▶ _To do_:
Read the entries below and pull out each line with the string "default".

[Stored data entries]
-------

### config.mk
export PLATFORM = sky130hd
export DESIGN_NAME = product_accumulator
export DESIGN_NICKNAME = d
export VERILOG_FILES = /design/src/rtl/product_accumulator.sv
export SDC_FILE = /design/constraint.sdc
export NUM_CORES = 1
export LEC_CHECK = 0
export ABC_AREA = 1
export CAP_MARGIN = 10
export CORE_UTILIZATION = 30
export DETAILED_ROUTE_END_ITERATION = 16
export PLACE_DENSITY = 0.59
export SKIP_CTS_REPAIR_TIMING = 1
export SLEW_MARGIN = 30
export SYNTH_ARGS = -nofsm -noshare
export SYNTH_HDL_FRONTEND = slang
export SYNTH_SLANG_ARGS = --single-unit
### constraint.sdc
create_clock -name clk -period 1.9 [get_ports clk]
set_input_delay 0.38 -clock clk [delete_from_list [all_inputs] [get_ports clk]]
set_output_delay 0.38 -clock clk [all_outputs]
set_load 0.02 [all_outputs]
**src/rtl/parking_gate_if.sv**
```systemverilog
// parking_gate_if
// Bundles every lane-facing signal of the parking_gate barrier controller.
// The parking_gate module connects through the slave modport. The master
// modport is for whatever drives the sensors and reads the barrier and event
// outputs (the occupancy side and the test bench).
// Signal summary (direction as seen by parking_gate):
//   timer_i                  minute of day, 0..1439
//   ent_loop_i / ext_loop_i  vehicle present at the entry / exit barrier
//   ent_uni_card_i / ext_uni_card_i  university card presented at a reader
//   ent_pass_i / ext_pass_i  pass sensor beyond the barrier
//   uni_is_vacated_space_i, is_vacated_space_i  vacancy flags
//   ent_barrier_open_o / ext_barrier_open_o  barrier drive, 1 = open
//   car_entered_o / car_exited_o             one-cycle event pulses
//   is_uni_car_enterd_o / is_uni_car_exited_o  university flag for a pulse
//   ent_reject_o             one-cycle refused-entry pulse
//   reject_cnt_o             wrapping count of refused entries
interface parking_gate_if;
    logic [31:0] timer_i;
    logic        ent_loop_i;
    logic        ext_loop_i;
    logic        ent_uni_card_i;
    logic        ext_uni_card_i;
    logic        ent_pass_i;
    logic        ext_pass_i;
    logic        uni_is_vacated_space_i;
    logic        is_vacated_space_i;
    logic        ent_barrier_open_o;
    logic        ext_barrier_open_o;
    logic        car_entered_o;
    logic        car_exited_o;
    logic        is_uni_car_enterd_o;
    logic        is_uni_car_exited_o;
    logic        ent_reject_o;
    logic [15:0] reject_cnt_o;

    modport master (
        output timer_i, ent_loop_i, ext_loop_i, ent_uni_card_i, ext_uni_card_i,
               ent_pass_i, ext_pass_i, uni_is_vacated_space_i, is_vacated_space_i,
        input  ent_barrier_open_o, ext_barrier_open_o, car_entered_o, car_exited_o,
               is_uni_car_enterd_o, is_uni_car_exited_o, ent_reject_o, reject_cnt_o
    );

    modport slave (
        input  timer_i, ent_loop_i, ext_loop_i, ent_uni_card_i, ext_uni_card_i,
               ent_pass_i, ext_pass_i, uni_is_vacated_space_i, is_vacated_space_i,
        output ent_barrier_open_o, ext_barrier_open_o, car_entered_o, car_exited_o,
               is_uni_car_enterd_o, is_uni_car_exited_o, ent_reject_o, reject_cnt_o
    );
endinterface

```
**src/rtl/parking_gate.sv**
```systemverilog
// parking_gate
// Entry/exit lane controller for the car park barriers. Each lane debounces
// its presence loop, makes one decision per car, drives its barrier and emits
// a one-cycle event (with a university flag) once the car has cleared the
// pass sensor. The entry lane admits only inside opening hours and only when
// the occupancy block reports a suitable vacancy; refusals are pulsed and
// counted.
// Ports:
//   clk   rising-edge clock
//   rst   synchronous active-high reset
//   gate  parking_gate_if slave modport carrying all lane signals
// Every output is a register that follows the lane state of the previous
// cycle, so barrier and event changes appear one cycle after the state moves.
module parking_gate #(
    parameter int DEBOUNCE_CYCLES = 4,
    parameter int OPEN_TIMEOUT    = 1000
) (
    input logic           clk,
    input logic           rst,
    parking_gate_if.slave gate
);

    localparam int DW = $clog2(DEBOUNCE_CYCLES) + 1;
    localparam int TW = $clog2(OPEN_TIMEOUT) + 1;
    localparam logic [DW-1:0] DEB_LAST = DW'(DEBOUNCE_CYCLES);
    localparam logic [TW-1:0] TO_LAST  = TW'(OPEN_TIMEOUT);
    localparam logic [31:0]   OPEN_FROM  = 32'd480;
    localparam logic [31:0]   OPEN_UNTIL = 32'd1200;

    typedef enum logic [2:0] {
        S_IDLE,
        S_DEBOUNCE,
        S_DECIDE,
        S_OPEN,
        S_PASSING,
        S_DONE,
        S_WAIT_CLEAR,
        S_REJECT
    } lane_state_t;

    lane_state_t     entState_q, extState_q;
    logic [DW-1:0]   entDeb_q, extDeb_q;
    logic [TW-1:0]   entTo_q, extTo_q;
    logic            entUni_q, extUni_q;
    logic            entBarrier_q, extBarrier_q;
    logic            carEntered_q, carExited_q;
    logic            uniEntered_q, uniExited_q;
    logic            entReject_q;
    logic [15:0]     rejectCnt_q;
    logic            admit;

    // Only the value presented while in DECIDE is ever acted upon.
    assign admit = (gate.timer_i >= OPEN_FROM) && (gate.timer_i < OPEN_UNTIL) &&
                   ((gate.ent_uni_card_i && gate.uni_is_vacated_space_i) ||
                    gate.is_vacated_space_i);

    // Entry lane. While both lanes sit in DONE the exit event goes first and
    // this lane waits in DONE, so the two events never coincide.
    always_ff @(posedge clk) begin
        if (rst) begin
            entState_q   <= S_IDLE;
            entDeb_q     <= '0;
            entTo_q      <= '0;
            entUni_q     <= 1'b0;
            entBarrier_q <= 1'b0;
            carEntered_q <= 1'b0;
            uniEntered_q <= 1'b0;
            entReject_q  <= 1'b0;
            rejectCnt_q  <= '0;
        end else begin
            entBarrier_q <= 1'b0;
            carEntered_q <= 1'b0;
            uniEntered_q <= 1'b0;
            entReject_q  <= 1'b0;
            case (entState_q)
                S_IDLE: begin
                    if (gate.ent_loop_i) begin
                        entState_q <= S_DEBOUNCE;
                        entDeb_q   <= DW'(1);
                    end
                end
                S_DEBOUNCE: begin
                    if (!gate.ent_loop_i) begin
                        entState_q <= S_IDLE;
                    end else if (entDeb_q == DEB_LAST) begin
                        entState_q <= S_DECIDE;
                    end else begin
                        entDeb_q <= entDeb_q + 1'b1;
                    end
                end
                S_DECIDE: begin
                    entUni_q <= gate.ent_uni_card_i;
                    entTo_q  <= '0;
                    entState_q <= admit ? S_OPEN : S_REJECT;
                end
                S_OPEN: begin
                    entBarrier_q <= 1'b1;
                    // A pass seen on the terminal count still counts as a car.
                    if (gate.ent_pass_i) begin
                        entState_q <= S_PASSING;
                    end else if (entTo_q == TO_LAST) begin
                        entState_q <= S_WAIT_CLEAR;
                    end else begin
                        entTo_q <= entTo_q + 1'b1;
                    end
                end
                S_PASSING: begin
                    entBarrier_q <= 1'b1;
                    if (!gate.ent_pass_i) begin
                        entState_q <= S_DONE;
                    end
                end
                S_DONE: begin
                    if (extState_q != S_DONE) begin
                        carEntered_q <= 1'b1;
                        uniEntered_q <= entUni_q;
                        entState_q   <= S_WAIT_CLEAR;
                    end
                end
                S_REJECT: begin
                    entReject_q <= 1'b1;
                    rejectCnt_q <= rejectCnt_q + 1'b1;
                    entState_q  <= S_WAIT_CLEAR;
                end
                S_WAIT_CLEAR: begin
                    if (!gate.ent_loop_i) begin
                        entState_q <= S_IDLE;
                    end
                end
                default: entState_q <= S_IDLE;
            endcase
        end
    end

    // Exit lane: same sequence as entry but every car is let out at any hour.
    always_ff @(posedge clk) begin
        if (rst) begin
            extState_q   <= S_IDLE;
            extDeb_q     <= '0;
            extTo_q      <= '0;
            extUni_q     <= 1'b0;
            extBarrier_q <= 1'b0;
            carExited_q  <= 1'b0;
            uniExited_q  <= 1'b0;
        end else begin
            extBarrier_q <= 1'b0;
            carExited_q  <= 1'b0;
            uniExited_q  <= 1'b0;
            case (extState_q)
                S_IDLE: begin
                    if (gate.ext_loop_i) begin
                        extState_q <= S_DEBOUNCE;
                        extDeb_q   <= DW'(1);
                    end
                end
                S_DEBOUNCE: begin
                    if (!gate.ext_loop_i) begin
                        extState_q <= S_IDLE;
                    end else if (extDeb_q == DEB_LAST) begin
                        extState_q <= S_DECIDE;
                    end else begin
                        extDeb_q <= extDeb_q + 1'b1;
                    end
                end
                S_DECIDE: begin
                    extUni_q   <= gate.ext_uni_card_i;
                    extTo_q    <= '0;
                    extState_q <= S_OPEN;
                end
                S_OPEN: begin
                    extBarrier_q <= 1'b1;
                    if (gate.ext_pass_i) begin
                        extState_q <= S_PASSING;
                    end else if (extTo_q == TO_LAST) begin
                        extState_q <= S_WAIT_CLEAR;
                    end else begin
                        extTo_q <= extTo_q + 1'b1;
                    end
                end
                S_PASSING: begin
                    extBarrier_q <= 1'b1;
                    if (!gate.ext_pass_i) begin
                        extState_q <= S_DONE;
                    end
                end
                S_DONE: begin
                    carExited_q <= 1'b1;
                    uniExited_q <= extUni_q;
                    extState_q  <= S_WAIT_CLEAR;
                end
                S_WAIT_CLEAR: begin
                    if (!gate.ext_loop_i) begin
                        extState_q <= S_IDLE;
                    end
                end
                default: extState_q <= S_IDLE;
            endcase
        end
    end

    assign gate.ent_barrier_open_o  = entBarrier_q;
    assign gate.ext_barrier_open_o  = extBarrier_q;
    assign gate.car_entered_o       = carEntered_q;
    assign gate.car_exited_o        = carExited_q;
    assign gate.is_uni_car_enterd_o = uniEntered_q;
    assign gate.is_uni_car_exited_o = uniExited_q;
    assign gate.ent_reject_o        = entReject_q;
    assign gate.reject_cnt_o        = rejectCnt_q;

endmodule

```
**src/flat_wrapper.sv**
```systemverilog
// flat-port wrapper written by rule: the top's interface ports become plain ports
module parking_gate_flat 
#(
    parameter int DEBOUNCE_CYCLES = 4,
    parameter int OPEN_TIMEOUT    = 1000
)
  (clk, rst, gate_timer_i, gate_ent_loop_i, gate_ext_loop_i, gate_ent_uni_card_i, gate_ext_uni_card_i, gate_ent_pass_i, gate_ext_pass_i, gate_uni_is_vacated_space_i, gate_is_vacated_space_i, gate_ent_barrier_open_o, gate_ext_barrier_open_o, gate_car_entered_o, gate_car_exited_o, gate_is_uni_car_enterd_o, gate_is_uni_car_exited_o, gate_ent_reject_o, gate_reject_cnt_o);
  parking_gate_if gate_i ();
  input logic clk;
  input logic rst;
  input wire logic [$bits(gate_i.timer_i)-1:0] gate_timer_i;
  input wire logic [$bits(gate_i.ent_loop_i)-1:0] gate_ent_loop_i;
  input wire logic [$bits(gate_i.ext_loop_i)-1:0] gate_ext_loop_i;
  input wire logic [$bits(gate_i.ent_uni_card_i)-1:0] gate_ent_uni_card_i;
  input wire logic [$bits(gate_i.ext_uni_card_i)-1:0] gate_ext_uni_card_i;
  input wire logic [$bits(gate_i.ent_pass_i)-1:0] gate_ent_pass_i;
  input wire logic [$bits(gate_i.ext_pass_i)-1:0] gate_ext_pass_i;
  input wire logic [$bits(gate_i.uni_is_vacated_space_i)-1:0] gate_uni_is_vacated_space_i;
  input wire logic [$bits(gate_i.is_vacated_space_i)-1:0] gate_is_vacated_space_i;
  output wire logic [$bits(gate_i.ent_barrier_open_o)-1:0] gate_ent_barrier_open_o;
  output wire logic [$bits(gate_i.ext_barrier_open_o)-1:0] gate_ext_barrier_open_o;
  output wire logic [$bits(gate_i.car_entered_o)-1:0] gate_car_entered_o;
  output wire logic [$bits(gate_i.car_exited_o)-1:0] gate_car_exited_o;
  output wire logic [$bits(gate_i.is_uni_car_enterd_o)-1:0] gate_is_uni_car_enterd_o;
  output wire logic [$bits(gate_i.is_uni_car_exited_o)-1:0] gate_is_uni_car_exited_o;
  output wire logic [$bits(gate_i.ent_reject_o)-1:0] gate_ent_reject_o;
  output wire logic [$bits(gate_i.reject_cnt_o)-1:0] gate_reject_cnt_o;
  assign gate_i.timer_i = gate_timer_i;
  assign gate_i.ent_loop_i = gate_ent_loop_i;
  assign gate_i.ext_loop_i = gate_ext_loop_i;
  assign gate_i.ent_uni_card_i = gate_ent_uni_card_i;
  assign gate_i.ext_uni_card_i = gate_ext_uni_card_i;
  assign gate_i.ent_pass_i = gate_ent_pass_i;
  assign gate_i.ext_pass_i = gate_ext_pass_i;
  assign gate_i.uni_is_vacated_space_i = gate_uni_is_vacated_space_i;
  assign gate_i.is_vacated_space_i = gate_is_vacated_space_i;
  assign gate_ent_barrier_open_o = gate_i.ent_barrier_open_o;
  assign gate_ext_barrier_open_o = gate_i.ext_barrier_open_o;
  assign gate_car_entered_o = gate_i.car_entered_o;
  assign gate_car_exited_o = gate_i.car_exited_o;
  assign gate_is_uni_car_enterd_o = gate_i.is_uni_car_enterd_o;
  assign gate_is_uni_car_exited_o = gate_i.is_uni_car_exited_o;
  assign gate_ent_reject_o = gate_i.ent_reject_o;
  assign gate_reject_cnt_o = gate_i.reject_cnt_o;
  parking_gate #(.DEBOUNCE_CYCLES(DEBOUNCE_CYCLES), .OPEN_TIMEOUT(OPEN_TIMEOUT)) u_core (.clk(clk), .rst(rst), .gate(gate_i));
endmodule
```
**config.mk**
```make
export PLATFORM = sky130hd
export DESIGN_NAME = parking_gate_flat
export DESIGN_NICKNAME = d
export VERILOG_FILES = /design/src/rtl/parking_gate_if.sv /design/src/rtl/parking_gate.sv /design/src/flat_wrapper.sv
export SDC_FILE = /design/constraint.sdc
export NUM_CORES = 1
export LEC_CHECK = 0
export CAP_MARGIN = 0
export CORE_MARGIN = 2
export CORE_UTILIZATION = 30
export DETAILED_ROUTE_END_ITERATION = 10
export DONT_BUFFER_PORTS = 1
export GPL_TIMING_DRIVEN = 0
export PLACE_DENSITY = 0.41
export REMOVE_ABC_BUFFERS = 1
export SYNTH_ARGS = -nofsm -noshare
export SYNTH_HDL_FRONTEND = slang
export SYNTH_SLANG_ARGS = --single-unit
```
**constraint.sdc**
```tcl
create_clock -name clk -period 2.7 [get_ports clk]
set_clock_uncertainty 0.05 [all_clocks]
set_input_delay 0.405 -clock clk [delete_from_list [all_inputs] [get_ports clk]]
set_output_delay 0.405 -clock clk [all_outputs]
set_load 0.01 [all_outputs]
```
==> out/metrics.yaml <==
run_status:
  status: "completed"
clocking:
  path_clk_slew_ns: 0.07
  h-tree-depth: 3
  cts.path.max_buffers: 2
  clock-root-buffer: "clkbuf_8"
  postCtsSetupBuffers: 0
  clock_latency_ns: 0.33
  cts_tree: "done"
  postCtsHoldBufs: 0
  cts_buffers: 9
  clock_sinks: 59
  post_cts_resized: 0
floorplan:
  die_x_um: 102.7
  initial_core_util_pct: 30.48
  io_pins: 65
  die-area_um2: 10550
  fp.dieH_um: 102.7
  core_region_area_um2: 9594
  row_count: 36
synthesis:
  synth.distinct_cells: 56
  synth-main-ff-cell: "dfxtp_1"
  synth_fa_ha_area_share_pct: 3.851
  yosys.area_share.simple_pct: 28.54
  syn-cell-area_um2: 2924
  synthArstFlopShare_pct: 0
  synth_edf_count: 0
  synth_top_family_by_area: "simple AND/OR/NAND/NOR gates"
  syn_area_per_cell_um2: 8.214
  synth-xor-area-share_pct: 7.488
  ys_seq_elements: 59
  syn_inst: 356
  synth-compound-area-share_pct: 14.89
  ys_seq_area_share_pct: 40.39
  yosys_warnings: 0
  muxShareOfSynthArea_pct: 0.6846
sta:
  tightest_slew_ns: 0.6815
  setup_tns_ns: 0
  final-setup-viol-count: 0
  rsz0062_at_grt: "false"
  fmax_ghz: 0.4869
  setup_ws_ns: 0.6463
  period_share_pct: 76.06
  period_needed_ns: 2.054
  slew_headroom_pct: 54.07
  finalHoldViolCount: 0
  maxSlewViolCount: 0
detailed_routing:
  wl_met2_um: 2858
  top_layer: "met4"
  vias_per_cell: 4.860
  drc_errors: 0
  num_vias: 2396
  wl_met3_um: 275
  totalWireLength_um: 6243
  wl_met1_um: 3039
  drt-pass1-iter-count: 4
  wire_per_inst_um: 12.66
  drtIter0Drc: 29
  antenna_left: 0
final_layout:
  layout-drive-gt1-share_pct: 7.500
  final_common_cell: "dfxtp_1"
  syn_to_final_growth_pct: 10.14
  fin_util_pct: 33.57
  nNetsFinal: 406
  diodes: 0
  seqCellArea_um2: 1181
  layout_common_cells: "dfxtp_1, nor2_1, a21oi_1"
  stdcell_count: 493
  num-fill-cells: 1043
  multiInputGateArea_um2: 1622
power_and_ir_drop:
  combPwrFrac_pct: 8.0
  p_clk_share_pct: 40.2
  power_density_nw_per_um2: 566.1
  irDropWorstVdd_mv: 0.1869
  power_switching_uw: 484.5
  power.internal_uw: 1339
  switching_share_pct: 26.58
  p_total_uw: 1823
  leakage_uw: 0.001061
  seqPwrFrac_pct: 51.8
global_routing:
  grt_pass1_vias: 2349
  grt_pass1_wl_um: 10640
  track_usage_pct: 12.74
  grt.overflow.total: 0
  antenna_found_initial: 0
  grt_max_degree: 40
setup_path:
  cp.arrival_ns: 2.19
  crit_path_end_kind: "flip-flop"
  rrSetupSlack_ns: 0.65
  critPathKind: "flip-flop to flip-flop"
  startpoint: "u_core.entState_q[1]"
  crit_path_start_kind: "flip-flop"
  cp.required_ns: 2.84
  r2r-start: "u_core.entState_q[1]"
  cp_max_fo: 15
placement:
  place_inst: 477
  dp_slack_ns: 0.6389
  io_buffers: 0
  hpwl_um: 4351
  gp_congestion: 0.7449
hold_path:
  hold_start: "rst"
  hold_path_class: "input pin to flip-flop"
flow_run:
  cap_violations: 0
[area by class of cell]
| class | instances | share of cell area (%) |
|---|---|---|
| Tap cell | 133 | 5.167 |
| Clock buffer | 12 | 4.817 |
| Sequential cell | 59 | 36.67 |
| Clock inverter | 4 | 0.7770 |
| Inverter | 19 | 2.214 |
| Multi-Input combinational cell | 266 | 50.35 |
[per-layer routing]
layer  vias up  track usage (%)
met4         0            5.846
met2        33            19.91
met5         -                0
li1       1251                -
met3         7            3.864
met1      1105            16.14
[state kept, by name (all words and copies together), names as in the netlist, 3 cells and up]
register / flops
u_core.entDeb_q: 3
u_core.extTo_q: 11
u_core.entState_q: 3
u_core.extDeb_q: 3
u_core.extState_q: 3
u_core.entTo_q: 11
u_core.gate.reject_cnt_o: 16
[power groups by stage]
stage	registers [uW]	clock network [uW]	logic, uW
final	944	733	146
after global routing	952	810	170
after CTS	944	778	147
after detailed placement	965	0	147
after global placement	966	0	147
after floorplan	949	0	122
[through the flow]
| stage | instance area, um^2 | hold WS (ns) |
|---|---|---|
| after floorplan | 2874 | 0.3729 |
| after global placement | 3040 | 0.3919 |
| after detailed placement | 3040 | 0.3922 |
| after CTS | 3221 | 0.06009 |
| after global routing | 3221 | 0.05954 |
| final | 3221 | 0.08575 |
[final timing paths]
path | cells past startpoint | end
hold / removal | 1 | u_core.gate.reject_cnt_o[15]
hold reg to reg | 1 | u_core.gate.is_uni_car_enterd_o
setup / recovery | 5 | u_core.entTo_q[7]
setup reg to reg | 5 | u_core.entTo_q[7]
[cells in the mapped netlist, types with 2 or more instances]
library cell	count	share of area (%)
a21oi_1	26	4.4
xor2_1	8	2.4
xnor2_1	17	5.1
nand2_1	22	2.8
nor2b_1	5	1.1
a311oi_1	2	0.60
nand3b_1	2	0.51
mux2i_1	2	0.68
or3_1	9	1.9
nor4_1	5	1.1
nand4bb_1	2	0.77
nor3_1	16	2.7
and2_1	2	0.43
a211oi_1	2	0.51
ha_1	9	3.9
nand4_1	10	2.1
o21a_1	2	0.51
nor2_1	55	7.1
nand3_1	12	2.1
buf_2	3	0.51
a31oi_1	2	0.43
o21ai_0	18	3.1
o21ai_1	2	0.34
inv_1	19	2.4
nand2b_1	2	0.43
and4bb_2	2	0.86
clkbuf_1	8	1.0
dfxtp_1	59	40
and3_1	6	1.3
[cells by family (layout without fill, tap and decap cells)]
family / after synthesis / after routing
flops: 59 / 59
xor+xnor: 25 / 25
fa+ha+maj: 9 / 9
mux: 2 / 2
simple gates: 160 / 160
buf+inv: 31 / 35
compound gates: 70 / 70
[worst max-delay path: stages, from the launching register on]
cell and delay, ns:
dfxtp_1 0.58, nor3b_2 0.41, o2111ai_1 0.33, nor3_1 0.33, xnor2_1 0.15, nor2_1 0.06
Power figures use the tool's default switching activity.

-------

▶ _Solution_:
                default: entState_q <= S_IDLE;
                default: extState_q <= S_IDLE;
Power figures use the tool's default switching activity.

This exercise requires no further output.